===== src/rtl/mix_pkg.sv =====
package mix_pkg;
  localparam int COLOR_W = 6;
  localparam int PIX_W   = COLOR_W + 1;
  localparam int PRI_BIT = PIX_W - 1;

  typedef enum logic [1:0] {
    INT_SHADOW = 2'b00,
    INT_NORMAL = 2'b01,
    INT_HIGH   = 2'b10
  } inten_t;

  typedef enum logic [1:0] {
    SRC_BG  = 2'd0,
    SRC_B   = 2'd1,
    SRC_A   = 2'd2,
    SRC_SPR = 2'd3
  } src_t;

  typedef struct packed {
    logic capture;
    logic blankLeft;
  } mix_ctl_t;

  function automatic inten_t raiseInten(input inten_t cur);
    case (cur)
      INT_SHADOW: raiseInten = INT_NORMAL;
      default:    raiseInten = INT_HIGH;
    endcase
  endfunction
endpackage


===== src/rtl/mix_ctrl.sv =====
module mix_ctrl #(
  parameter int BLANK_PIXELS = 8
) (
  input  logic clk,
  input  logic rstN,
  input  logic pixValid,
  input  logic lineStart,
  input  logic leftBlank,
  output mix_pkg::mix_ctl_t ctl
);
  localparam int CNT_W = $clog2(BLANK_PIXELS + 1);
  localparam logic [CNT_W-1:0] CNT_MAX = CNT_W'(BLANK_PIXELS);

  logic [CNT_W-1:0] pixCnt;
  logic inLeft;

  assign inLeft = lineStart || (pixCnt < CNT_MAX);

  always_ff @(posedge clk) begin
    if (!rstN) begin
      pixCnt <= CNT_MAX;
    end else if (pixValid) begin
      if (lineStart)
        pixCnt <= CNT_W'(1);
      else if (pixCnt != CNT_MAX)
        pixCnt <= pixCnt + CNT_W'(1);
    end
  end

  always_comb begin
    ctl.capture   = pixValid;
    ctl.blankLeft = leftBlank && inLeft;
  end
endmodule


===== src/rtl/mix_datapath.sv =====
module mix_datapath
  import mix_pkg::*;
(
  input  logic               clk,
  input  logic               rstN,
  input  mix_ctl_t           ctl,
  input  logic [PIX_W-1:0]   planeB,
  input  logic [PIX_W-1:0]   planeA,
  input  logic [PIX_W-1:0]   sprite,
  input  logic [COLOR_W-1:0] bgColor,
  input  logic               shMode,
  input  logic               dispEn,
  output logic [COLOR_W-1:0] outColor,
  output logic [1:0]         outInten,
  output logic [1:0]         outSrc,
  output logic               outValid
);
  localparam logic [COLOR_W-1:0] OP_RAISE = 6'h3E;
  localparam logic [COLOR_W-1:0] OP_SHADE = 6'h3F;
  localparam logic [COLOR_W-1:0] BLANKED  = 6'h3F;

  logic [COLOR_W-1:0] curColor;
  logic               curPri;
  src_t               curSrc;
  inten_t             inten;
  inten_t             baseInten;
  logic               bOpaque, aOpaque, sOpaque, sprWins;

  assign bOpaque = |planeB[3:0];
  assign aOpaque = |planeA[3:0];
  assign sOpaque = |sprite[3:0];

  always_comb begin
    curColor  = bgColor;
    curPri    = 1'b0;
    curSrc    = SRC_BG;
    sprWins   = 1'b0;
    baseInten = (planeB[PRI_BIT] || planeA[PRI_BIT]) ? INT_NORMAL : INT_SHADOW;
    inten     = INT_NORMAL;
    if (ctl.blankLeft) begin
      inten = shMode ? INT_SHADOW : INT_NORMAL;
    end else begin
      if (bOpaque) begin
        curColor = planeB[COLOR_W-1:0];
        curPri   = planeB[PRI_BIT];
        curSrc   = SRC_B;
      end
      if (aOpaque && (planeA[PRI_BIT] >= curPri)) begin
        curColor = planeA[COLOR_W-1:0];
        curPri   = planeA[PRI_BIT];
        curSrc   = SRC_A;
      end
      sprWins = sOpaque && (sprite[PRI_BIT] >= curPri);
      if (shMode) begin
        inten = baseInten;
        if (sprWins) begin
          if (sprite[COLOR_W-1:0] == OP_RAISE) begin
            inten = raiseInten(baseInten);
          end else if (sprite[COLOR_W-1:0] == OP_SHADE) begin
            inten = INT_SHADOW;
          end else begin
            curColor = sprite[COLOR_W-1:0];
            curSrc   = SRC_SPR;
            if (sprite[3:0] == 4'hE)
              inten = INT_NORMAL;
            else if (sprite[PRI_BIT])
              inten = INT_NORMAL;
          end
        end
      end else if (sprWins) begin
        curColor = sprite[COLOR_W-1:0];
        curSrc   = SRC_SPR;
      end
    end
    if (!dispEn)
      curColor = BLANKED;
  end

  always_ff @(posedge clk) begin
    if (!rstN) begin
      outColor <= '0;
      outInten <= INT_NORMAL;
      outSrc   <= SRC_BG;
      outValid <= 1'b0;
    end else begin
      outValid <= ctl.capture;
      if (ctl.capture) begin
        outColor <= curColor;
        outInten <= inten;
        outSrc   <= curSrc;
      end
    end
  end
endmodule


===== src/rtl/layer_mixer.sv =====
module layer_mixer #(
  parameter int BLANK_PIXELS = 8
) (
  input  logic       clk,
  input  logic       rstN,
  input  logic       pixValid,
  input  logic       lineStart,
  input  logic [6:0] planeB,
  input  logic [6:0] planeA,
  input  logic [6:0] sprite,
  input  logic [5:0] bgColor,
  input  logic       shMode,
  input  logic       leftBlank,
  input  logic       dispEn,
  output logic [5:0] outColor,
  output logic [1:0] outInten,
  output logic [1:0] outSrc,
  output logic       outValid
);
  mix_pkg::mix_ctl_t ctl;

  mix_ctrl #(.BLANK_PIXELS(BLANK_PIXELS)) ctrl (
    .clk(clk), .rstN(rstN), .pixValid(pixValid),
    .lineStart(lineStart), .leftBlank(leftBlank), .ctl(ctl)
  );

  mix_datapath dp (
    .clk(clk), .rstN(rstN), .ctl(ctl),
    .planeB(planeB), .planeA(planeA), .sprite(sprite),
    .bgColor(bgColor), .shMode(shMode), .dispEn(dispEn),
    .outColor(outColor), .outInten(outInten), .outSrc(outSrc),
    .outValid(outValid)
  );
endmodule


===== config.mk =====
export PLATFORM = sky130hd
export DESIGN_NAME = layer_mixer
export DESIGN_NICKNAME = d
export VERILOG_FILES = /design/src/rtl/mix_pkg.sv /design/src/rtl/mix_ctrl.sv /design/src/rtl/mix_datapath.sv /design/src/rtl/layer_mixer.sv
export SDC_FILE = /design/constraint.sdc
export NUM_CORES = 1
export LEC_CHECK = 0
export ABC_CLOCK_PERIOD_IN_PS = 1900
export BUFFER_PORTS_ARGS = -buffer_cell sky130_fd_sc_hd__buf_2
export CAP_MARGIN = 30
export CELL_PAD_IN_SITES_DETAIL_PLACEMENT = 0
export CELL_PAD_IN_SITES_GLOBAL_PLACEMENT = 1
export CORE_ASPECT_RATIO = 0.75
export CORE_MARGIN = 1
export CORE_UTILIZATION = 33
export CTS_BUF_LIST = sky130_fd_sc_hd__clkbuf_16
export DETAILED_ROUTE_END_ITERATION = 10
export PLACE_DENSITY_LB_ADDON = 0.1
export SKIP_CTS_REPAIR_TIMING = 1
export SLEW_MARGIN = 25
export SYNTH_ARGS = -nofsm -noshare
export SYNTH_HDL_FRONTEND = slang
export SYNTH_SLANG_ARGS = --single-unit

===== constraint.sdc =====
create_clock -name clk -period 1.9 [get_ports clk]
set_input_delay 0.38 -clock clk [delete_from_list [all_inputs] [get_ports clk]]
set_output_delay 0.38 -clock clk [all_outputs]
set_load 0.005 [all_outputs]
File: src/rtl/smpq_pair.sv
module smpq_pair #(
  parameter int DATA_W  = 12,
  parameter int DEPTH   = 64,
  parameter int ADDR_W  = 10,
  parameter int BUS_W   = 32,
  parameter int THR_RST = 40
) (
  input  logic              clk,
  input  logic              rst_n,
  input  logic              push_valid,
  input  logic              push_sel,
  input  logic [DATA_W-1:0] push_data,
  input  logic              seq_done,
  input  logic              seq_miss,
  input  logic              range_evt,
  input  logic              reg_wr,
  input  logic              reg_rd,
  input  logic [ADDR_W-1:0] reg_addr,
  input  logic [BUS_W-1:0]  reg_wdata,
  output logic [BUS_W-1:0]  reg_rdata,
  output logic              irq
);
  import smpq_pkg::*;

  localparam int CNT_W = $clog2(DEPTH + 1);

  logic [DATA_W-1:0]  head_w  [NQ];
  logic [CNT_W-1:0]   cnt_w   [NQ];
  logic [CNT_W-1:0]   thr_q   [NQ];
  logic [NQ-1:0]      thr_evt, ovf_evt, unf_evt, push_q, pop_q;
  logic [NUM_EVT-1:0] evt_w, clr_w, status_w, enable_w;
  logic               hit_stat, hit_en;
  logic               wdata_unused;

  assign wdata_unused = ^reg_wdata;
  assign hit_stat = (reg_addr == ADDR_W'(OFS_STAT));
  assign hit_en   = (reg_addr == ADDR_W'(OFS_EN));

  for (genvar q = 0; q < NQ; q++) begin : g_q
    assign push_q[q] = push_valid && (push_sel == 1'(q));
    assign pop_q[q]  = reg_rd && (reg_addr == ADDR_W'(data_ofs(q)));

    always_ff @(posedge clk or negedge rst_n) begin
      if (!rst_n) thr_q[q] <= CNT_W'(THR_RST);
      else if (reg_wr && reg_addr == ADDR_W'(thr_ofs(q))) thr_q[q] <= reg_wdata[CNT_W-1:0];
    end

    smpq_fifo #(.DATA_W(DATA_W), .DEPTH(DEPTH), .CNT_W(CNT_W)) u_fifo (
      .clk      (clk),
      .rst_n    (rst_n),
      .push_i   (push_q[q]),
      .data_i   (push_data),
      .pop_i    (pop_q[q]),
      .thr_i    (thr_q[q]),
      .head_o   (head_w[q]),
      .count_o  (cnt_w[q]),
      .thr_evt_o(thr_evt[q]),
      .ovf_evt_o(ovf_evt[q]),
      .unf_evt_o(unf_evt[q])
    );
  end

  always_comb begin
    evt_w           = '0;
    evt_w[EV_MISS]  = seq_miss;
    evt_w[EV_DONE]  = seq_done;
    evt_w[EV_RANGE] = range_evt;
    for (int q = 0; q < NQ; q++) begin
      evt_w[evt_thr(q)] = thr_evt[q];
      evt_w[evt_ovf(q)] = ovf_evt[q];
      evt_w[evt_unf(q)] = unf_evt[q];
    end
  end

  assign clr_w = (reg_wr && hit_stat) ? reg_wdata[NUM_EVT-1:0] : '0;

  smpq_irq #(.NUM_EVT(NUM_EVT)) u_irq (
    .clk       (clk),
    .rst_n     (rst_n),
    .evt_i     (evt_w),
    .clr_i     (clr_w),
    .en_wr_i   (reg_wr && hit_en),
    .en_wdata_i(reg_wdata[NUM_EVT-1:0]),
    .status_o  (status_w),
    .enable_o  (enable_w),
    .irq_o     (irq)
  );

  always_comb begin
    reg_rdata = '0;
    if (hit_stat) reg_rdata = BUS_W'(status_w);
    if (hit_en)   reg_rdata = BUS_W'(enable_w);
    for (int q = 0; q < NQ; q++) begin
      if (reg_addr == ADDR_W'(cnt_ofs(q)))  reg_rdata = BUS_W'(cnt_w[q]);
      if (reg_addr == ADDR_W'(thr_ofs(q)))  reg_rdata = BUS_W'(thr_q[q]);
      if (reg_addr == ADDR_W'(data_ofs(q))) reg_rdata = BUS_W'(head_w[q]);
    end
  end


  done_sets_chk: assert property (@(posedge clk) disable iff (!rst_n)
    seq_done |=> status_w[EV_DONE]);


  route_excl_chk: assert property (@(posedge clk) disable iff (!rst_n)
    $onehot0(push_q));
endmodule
:::::
## Action item:
Determine the number of lines in the listing that contain the word "lineStart", and respond with nothing but that number.

## Answer to this task:
5